Administration Guts Essential Protections for Immigrant Children

FOR IMMEDIATE RELEASE

Administration Guts Essential Protections for Immigrant Children

August 22, 2019, Chicago IL –Today the Departments of Homeland Security (DHS) and Health and Human Services (HHS) announced regulations under which the government attempts to end decades-old safeguards and protections for immigrant children. Those protections were first codified in the 1997 Flores Settlement Agreement. Guided by principles of child welfare and family unity, the Flores Settlement Agreement sets minimum standards for the detention, release, and treatment of immigrant children.

“Detention is never in the best interests of children. The Flores Agreement recognizes that children are different from adults, that they should not be detained for months, that detention harms children,” said Maria Woltjen, Executive Director at the Young Center for Immigrant Children’s Rights. “Unaccompanied children and families arriving today are fleeing unrelenting violence in Central America. They’ve made the difficult decision to leave their homes. The longstanding Flores Agreement ensures that children who arrive on our doorstep are protected from harm while their case is decided.”

For two years, the administration has engaged in a dangerous game of rhetoric in which this vital protection for immigrant children is routinely mischaracterized as a “loophole” exploited by children. Eliminating the Flores Settlement Agreement has been one of its primary goals. Not surprisingly, today’s regulations eliminate the central protections guaranteed under Flores. The regulations allow DHS to “self-certify” that jails are safe for children, rather than requiring them to comply with state-specific licensing standards for caring for children in government custody. This means that the same agency responsible for forcibly separating children from parents will be allowed to determine what constitutes the humane treatment of parents and children in detention. Most alarmingly, the regulation will permit the indefinite detention of immigrant children and families, a move which the government’s own expert advisors have concluded to be unnecessary, inappropriate and “never in the best interest of children.”

The regulations also allow government officials to disrupt children’s progress in their legal cases, by re-evaluating and potentially re-determining the child’s eligibility for protection on an ongoing basis. This provision would strip children of critical, child-appropriate procedures that provide due process and allow them the necessary time and safe space to recover from trauma as they apply for legal relief. The administration’s test run of this idea was recently blocked by another federal court.

“These regulations are an assault on the safety and well-being of the most vulnerable children. They are part of a relentless effort by this administration to unlawfully deter migration through punitive measures targeting children,” said Young Center Policy Director Jennifer Nagda. “The Flores agreement was necessary more than 20 years ago because of the dangerous conditions children were subject to in immigration detention facilities. Now, after a year marked by the death of children in DHS custody and a summer of utterly inhumane conditions for children at the border, the administration has the audacity to claim that the central protections of the Flores Agreement are no longer necessary.”

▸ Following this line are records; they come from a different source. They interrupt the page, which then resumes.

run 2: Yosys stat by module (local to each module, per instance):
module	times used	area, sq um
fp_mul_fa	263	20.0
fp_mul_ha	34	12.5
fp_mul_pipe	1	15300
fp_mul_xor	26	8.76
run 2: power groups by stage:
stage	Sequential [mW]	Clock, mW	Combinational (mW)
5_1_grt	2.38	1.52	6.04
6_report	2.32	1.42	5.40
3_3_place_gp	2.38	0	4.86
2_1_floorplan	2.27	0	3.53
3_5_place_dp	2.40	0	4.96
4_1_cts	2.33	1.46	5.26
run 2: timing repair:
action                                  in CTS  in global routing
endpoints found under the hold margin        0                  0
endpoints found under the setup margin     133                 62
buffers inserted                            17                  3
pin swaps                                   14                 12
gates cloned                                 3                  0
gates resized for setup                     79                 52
Context: an optimization exercise on an open-source flow, tuned for small area, a short achievable clock period and few clock cycles per item. The choices shown serve that exercise and are no tape-out recipe. Only simulation tests tie the RTL to the original design; equivalence was not proved.

## delta
==> flow/design.v (excerpt) <==
module complex_arithmetic_unit #(
   parameter int WORD_BITS = cau_pkg::WORD_BITS_DEF,
   parameter int FRAC_BITS = cau_pkg::FRAC_BITS_DEF
) (
   input logic       clock,
   input logic       reset,
   input  logic                                  req_valid,
   output logic                                  req_ready,
   input  logic [cau_pkg::OP_BITS-1:0]           req_op,
   input  logic                                  req_use_acc,
   input  logic signed [cau_pkg::FIELD_BITS-1:0] req_a_re,
   input  logic signed [cau_pkg::FIELD_BITS-1:0] req_a_im,
   input  logic signed [cau_pkg::FIELD_BITS-1:0] req_b_re,
   input  logic signed [cau_pkg::FIELD_BITS-1:0] req_b_im,
   output logic                                  rsp_valid,
   input  logic                                  rsp_ready,
   output logic signed [cau_pkg::FIELD_BITS-1:0] rsp_res_re,
   output logic signed [cau_pkg::FIELD_BITS-1:0] rsp_res_im,
   output logic [cau_pkg::STATUS_BITS-1:0]       rsp_status
);
For scale: about 15000 cells after synthesis, ~800 flip-flops, roughly 0.12 sq mm of cells after synthesis.
Settings: LEC_CHECK=0, CAP_MARGIN=20, CORE_MARGIN=2, CORE_UTILIZATION=50, SETUP_SLACK_MARGIN=5, SLEW_MARGIN=20, TNS_END_PERCENT=5; clock period 10.0 ns.
run.sh (not shown) runs the stock make flow with config.mk's settings and CLKGATE_MAP_FILE= SYNTH_SCRIPT=/design/flow/synth_recipe.tcl, a recipe that flattens the netlist after the stock synthesis.
Testbench counts of delta, summed over its fixed seeds: cycles 40,453, items 3,200.
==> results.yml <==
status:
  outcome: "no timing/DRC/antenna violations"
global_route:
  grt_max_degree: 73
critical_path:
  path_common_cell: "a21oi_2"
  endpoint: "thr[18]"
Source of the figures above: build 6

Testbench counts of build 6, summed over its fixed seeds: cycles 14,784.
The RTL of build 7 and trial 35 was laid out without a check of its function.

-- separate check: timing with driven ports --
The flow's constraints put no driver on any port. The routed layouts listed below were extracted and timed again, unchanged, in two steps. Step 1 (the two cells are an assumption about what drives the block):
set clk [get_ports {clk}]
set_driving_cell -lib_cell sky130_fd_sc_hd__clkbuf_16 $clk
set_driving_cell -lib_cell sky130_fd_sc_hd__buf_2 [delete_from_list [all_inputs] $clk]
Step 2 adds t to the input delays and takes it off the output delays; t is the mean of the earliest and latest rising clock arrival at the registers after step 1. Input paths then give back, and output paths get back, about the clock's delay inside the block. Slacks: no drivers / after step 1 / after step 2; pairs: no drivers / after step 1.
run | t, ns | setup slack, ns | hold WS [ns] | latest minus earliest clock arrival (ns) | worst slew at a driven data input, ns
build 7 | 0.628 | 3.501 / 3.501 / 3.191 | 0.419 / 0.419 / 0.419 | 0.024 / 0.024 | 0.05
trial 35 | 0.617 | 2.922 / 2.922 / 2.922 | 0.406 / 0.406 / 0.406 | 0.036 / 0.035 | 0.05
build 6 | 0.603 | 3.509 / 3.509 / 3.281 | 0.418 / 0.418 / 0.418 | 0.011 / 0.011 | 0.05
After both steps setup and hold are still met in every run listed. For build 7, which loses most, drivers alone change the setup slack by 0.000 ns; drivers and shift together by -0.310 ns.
Context: an optimization exercise on an open-source flow, tuned for small area, a short achievable clock period and few clock cycles per item. The choices shown serve that exercise and are no tape-out recipe. The RTL was checked by simulation tests, not by an equivalence proof against the original design.

harbor:
// cos_unit
module cos_unit (
    input  logic        clock,
    input  logic        arst_n,
    input  logic        clk_en,
    input  logic        start,
    input  logic [31:0] dataa,
    output logic [31:0] result,
    output logic        done
);
Size: roughly 140 flip-flops, roughly 69 I/O pins, about 18000 sq um of cells after synthesis.
export LEC_CHECK = 0
export ABC_AREA = 1
export CAP_MARGIN = 20
export CORE_MARGIN = 2
export CORE_UTILIZATION = 50
export SETUP_SLACK_MARGIN = 5.0
export SLEW_MARGIN = 20
export TNS_END_PERCENT = 100
create_clock -name core_clock -period 8.0 [get_ports {clock}]
standard.sh (not shown) runs the stock make flow with config.mk's settings and CLKGATE_MAP_FILE= SYNTH_SCRIPT=/design/flow/synth_recipe.tcl, a recipe that flattens the netlist after the stock synthesis.
==> flow/flow/run.sh <==
#!/bin/bash
# Standard layout, but the port buffers are buf_2 cells instead of the delay
# buffers buffer_ports picks by default. Full tool output goes to standard_flow.log.
set -euo pipefail
bash standard.sh "BUFFER_PORTS_ARGS=-buffer_cell sky130_fd_sc_hd__buf_2" finish > standard_flow.log 2>&1
harbor: all stages complete, timing, DRC and antenna checks passed
Testbench counts of harbor, summed over its fixed seeds: cycles 7,168, items 512.
The following lists how pepper was set up differently from harbor:
-- flow/config.mk --
<<< harbor, line 9
export CAP_MARGIN = 20
>>> pepper, line 9
export CAP_MARGIN = 5
<<< harbor, line 11
export CORE_UTILIZATION = 50
export SETUP_SLACK_MARGIN = 5.0
export SLEW_MARGIN = 20
>>> pepper, line 11
export CORE_UTILIZATION = 45
export SETUP_SLACK_MARGIN = 4.8
export SLEW_MARGIN = 5
Re share of synthesized cell area in and, or, nand and nor gates: no difference whatsoever between harbor and pepper.
The lower count of clock-buffer cells in the layout came out of pepper.
[compare] base=harbor new=pepper: non-clock buffer count -41%, maximum net fanout on the critical path -1, met1 usage in global routing +6.9 points.
Between harbor and pepper, minimum setup slack among reg-to-reg paths is lower for harbor, pepper comes in above that.
pepper: time the worst path needs with I/O delays and setup 0.20 ns below harbor
Later-pin clock latency in the skew report: harbor vs pepper — no meaningful difference
Measured against each other, harbor and pepper differ in die outline area, the lower figure coming from harbor.
### pepper -> willow
-- flow/config.mk --
<<< pepper, line 9
export CAP_MARGIN = 5
>>> willow, line 9
export CAP_MARGIN = 20
<<< pepper, line 13
export SLEW_MARGIN = 5
>>> willow, line 13
export SLEW_MARGIN = 20
### Flow results
- Comparing pepper against willow, there is no change at all in number of max-slew violations in the final report.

The Young Center condemns these regulations and trusts that the federal court overseeing the original settlement agreement will recognize that these regulations undermine, rather than support, the protections that the government agreed to more than two decades ago.

The Young Center for Immigrant Children’s Rights is a non-profit organization that protects and advances the rights and best interests of immigrant children and advocates for an immigration system that treats children as children first.